January 18, 2013

Monk Christophoros Papoulakos and the Bavarian Occupation

In spite of the times, we will not cease to mention sacred guides of the past, to strengthen, revitalize and recreate.

This year completes 150 years since the venerable repose of Papoulakos. He wholeheartedly fought foreign influences, western traditions foreign to Orthodox tradition. He criticized the heterodox monarch, who closed many monasteries and demolished Byzantine sacred churches. Because of his fiery sermons he was persecuted, afflicted, exiled and imprisoned.

The modernizers of those times accused him of being a miscreant, because they were bothered by his words. The people followed the ingenuous fighter, the well-rounded preacher, the landless monk, the raso-wearing confessor. From early on Papoulakos understood that western theology was unorthodox and anti-orthodox.

Western theology wanted to bring heaven down to earth, to keep Christians in slavery, to cultivate arrogant humanistic humanism, all of which bring atheism. He decided therefore to teach great truths to the people while risking his life.

The Bavarokratia (Bavarian Occupation) was strongly against the Orthodox clergy. They wanted to Frankify everything. They were strongly resisted against by General Makrygiannis, Kosmas Flamiatos, the Kollyvades, the Philokalikoi, the Athonite Fathers, and the fearless Papoulakos.

Christophoros Panagiotopoulos, or Christopanagos, or Papoulakos, or Papoulakis, was born in the small village of Arbounas in Kalavryta around 1780. He lived moderately and measured, with three brothers, and he was a trader of animals. From a young age he loved study, prayer and monasticism. Thus he departed for the Monastery of the Great Cave, where he was tonsured a monk.

He returned to his village and outside of it he built a monastery, which he dedicated to the Panagia. With several attempts he managed to receive license to become a preacher. With hard work and sacrifices he began his tour, teaching against atheistic education across the Peloponnese.

In 1833 the Church of Greece split from the Ecumenical Patriarchate, led by Theoklitos Pharmakidis and instigated by Georg von Maurer. Monasticism was hunted, the Protestant missionaries worked undisturbed, and Papoulakos wanted to react dynamically.

He continued to preach his sermons despite having his license taken away, like a young Saint Kosmas Aitolos. Many were hostile to him, like Adamantios Korais, Theophilos Kairis, Theoklitos Pharmakidis, and others. Because of his work he was captured in 1851 in Achaia for the first time. The people listened to him with attention and loved him very much. His sermons turned to divine signs and prophecies.

The people followed him faithfully and undaunted. With treachery he was arrested in 1852 and taken to the prisons of Rio. He was then confined to the Holy Monastery of the Prophet Elias in Santorini and then to the Holy Monastery of Panachrantos in Andros. And there he did not cease his soul-profiting teachings and exhortations.

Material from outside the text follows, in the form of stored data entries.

What follows belongs to an exercise in optimizing a design on an open flow for small area; a production flow would make more cautious choices.
The RTL was checked by simulation tests, not by an equivalence proof against the original design.
No activity file was given, so power comes from the tool's default toggle rates.

Setup of juniper:
Design pjon_rx, start of the top module:
module pjon_rx (
    input  wire        clk,
    input  wire        rst_n,           
    input  wire        cmd_valid,
    input  wire [31:0] cmd,
    input  wire [2:0]  ev_clr,
    input  wire        cfg_shared,
    input  wire        cfg_simplex,
    input  wire        cfg_router,
    input  wire [7:0]  device_id,
    input  wire [31:0] bus_id,
    input  wire [2:0]  irq_en,
    output reg  [2:0]  result_code,
    output reg         ev_deliver,
    output reg         ev_resp_valid,
    output reg         ev_overrun,
    output wire        rx_active,
    output wire        irq,
    output wire [31:0] result,
    output wire [7:0]  resp,
    output reg  [7:0]  meta_rx_id,
    output reg  [7:0]  meta_tx_id,
    output reg  [31:0] meta_rx_bus,
    output reg  [31:0] meta_tx_bus,
    output reg  [15:0] meta_header,
    output wire [15:0] rx_length,
    output wire [15:0] rx_count,
    output wire [15:0] rx_payoff,
    output wire [15:0] rx_paylen,
    output reg  [7:0]  crc8_acc,
    output wire [31:0] crc32_acc
);
export LEC_CHECK = 0
export CAP_MARGIN = 20
export CORE_MARGIN = 2
export CORE_UTILIZATION = 40
export SLEW_MARGIN = 20
create_clock -name core_clock -period 12.0 [get_ports {clk}]
standard.sh (not shown) runs the stock make flow with config.mk's settings and CLKGATE_MAP_FILE= SYNTH_SCRIPT=/design/flow/synth_recipe.tcl, a recipe that flattens the netlist after the stock synthesis.
==> flow/flow/run.sh <==
#!/bin/bash
# Own layout flow: the standard ORFS flow, with smaller port buffers
# (buf_1 instead of the default pick) and a clock tree built from small
# clock buffers in larger sink clusters, without dummy loads.
set -euo pipefail
W=$(pwd)
CTS="-sink_clustering_enable -repair_clock_nets -dont_use_dummy_load -sink_clustering_size 15 -sink_clustering_max_diameter 60 -buf_list {sky130_fd_sc_hd__clkbuf_2 sky130_fd_sc_hd__clkbuf_4 sky130_fd_sc_hd__clkbuf_8}"
bash standard.sh \
  BUFFER_PORTS_ARGS="-buffer_cell sky130_fd_sc_hd__buf_1" \
  CTS_ARGS="$CTS" \
  finish > "$W/standard_flow.log" 2>&1
juniper went all the way through the flow, and no timing, DRC or antenna check failed.
#### Input delta (fjord over juniper)
==> flow/flow/run.sh <==
#!/bin/bash
# Own layout flow: the standard ORFS flow, with smaller port buffers
# (buf_1 instead of the default pick) and a clock tree built from small
# clock buffers without dummy loads. Each tool's output goes to a log here.
set -euo pipefail
W=$(pwd)
CTS="-sink_clustering_enable -repair_clock_nets -dont_use_dummy_load -buf_list {sky130_fd_sc_hd__clkbuf_1 sky130_fd_sc_hd__clkbuf_2 sky130_fd_sc_hd__clkbuf_4}"
bash standard.sh \
  BUFFER_PORTS_ARGS="-buffer_cell sky130_fd_sc_hd__buf_1" \
  CTS_ARGS="$CTS" \
  finish > "$W/standard_flow.log" 2>&1
## What came out
- The maximum single-stage delay on the critical path was comparable across juniper and fjord.
- For the cell area, fjord came in about 1.2% higher than juniper did.
- Total via count after detailed routing delta (fjord − juniper): unfavourable
- Sequential share of layout area is higher on juniper
- juniper has a lower cell count than fjord.
### fjord -> violet
==> flow/flow/run.sh <==
#!/bin/bash
# Own layout flow: the standard ORFS flow (standard.sh) with three changes
#  - synthesis maps logic with an area-oriented ABC script (flow/abc_map.script)
#    instead of ORFS's delay-oriented one; the rest of synthesis, and so the
#    registers, are unchanged;
#  - ports are buffered with buf_1 instead of the default buffer pick;
#  - the clock tree uses small clock buffers in sink clusters of up to 15,
#    without dummy loads.
# Each tool's output goes to a log file in this folder.
set -euo pipefail
W=$(pwd)
rm -rf "$W/scripts_mod"
cp -r "$FLOW_HOME/scripts" "$W/scripts_mod"
cp "$W/flow/abc_map.script" "$W/scripts_mod/abc_speed.script"
CTS="-sink_clustering_enable -repair_clock_nets -dont_use_dummy_load -sink_clustering_size 15 -sink_clustering_max_diameter 60 -buf_list {sky130_fd_sc_hd__clkbuf_2 sky130_fd_sc_hd__clkbuf_4 sky130_fd_sc_hd__clkbuf_8}"
bash standard.sh \
  SCRIPTS_DIR="$W/scripts_mod" \
  BUFFER_PORTS_ARGS="-buffer_cell sky130_fd_sc_hd__buf_1" \
  CTS_ARGS="$CTS" \
  finish > "$W/standard_flow.log" 2>&1
==> flow/flow/abc_map.script (new file) <==
strash
dc2
dch -f
map -a
mfs2
strash
dc2
dch -f
map -a
topo
[summary]
The growth of design area from synthesis to finish of violet is higher than that of fjord.
Design area ends up lower on violet.
Summary of the comparison: worst hold slack is higher in violet, relative to fjord.
[violet] relative contribution of combinational cells to total power fell 0.8 points relative to fjord
Re number of diodes: violet is 3 down on fjord.
Final period utilization: violet > fjord
The total die area in violet sits 4500 um2 below the value recorded for fjord.

========
## run 1
pjon_rx, a different RTL version from the one above (not shown whole).
Size in the first run: about 1500 cells after synthesis, ~0.015 mm² of cells after synthesis.
==> flow/config.mk <==
export PLATFORM = sky130hd
export DESIGN_NAME = pjon_rx
export DESIGN_NICKNAME = pjon_rx
export VERILOG_FILES = /design/flow/design.v
export SDC_FILE = /design/flow/constraint.sdc
export NUM_CORES = 4
export LEC_CHECK = 0
export CAP_MARGIN = 20
export CORE_MARGIN = 2
export CORE_UTILIZATION = 40
export SLEW_MARGIN = 20
==> flow/constraint.sdc <==
create_clock -name core_clock -period 12.0 [get_ports {clk}]
set_input_delay 2.4000 -clock core_clock [delete_from_list [all_inputs] [get_ports {clk}]]
set_output_delay 2.4000 -clock core_clock [all_outputs]
set_load 0.01 [all_outputs]
==> flow/flow/run.sh <==
#!/bin/bash
# Own layout flow: the standard ORFS flow (standard.sh) with three changes
#  - synthesis maps logic with an area-oriented ABC script (flow/abc_map.script,
#    a 30 s &deepsyn pass, then area mapping with don't-care resynthesis)
#    instead of ORFS's delay-oriented one, and leaves adders to ABC instead of
#    mapping them to half/full adder cells first; the rest of synthesis, and
#    so the registers, are unchanged;
#  - ports are buffered with buf_1 instead of the default buffer pick;
#  - the clock tree uses small clock buffers in sink clusters of up to 10,
#    without dummy loads.
# Each tool's output goes to a log file in this folder.
set -euo pipefail
W=$(pwd)
rm -rf "$W/scripts_mod"
cp -r "$FLOW_HOME/scripts" "$W/scripts_mod"
cp "$W/flow/abc_map.script" "$W/scripts_mod/abc_speed.script"
CTS="-sink_clustering_enable -repair_clock_nets -dont_use_dummy_load -sink_clustering_size 20 -sink_clustering_max_diameter 45 -buf_list {sky130_fd_sc_hd__clkbuf_8}"
bash standard.sh \
  SCRIPTS_DIR="$W/scripts_mod" \
  ADDER_MAP_FILE= \
  BUFFER_PORTS_ARGS="-buffer_cell sky130_fd_sc_hd__buf_1" \
  CTS_ARGS="$CTS" \
  finish > "$W/standard_flow.log" 2>&1
==> flow/flow/abc_map.script <==
strash
&get -n
&deepsyn -T 30
&put
dch -f
map -a
mfs2
strash
dc2
dch -f
map -a
mfs2
strash
dc2
dch -f
map -a
topo
Looking at the reports, run 1 completed the entire flow and the layout it produced met the timing, DRC and antenna checks.
The following lists how run 2 was set up differently from run 1:
-- flow/flow/run.sh --
<<< run 1, line 16
cp "$W/flow/abc_map.script" "$W/scripts_mod/abc_speed.script"
CTS="-sink_clustering_enable -repair_clock_nets -dont_use_dummy_load -sink_clustering_size 20 -sink_clustering_max_diameter 45 -buf_list {sky130_fd_sc_hd__clkbuf_8}"
bash standard.sh \
>>> run 2, line 16
cp "$W/flow/abc_map.script" "$W/scripts_mod/abc_speed.script"
CTS="-sink_clustering_enable -repair_clock_nets -dont_use_dummy_load -sink_clustering_size 10 -sink_clustering_max_diameter 40 -buf_list {sky130_fd_sc_hd__clkbuf_2 sky130_fd_sc_hd__clkbuf_4}"
bash standard.sh \
-- flow/config.mk --
<<< run 1, line 9
export CORE_MARGIN = 2
export CORE_UTILIZATION = 40
export SLEW_MARGIN = 20
>>> run 2, line 9
export CORE_MARGIN = 2
export CORE_UTILIZATION = 60
export SLEW_MARGIN = 20
Notes after the runs:
Sort run 2 and run 1 by worst endpoint required time, ascending, and run 1 comes first. Compared run 1 against run 2; post-route fraction of the period consumed by the critical path within noise. The worst reg-to-reg path cell count number comes out higher for run 2 vs run 1. Taking run 1 as the reference, in run 2 clock-pin slew on the worst setup and hold paths lost 0.02 ns; buffer share of cell area shows an increase of 0.23 points; sequential share of cell area picked up an extra 1.1 points. Against run 1, cell area in run 2 fell by a few percent.
Input-level comparison between run 3 and run 2:
-- flow/config.mk --
<<< run 2, line 9
export CORE_MARGIN = 2
export CORE_UTILIZATION = 60
export SLEW_MARGIN = 20
>>> run 3, line 9
export CORE_MARGIN = 2
export CORE_UTILIZATION = 40
export SLEW_MARGIN = 20
Looking at the reports, run 3 completed the entire flow and the layout it produced met the timing, DRC and antenna checks. Fmax: run 3 above run 2. For the setup slack, run 3 came in 0.15 ns higher than run 2 did. Run 3: net switching power of the design is 0.0085 mW higher than what run 2 reported. Changes observed in run 3 relative to run 2: number of nets at the end of the flow has remained practically unchanged, hold slack went down 0.018 ns, stage delay of the slowest cell on the critical path +0.04 ns, share of the final layout cell area in sequential cells decreased by 0.50 points relative to the old numbers. Per the comparison of run 3 with run 2, total design power higher, synthesized cell count roughly the same. Design area, run 3 vs run 2: up slightly.
Edits applied to the flow inputs when going from run 3 to run 4:
-- flow/flow/run.sh --
<<< run 3, line 16
cp "$W/flow/abc_map.script" "$W/scripts_mod/abc_speed.script"
CTS="-sink_clustering_enable -repair_clock_nets -dont_use_dummy_load -sink_clustering_size 10 -sink_clustering_max_diameter 40 -buf_list {sky130_fd_sc_hd__clkbuf_2 sky130_fd_sc_hd__clkbuf_4}"
bash standard.sh \
>>> run 4, line 16
cp "$W/flow/abc_map.script" "$W/scripts_mod/abc_speed.script"
CTS="-sink_clustering_enable -repair_clock_nets -dont_use_dummy_load -sink_clustering_size 12 -sink_clustering_max_diameter 50 -buf_list {sky130_fd_sc_hd__clkbuf_2 sky130_fd_sc_hd__clkbuf_4 sky130_fd_sc_hd__clkbuf_8}"
bash standard.sh \
### Flow results
Run 4 against run 3: number of antenna violations at the first check in global routing shrank by 2, post-detailed-routing wire length now sits at about the same level.
Cmp run 3 and run 4 / transition at the pin with the smallest max-transition slack / lower: run 4
Summary of run 4 over run 3: net switching share of the total power dropped 0.84 points, per-cell via count in the routed design ~0 delta, count of clock-net buffers in the final layout moved down, count of unique library cells instantiated by Yosys ~0 delta.
Changes observed in run 4 relative to run 3: worst setup margin saw a decrease; first-pass GRT wire length flat.

[static timing again, ports no longer ideal]
How much do the figures lean on ideal ports? The routed layouts below were timed once more, with nothing changed but the port constraints.
Step 1 sets driving cells, clkbuf_16 on the clock port and buf_2 on the other inputs (assumed; they add their load-dependent delay and slew).
Step 2 also shifts input and output timing later by t, the mid clock arrival at the registers, as if the neighbouring blocks saw the same clock.
a / b / c = ideal / step 1 / step 2; a / b = the first two.
| run | shift t [ns] | slack for setup (ns) | worst setup path after step 2 | pins driven straight from the clock port |
|---|---|---|---|---|
| juniper | 0.665 | 5.059 / 5.059 / 4.426 | input to register | 1 |
| fjord | 0.803 | 5.131 / 5.131 / 4.396 | input to register | 1 |
| violet | 0.667 | 3.089 / 3.115 / 2.448 | input to register | 1 |
| run 1 | 0.589 | 4.942 / 4.967 / 4.378 | input to register | 1 |
| run 2 | 0.696 | 4.958 / 4.981 / 4.285 | input to register | 1 |
| run 3 | 0.722 | 5.112 / 5.139 / 4.417 | input to register | 1 |
| run 4 | 0.578 | 4.957 / 4.982 / 4.405 | input to register | 1 |
After both steps every run listed still meets setup and hold. The setup slack of fjord, which loses most, moves by 0.000 ns with the drivers and by -0.735 ns with both steps.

Papoulakos was a simple, honest, poor, and honorable monk. He loved Orthodoxy and Greece, Christ and the Truth. He followed the path of a confessor, a martyr, an ascetic and an evangelist of souls. Therefore, the faithful people loved him and honored him as a saint.

He surrendered his spirit on January 18, 1861 - 150 years ago. His memory remains vivid for his purity, authenticity, humility and truthfulness in his life. Selfless, sacrificial and giving personalities are necessary also for today. Languid, feeble, dark and troubled days like ours want heroism, bravery, courage and daring.

In our wasting, dim and difficult days we once again need a clarion call to repentance, recovery, reconstruction and correct standing. Secularism has become tired, Mimicking has worn us out, Westernization has manipulated, Syncretism has deceived, Ecumenism has missed. We need the courageous voice, heroic spirit, the confession of faith, and the fervent faith of the Venerable Papoulakos.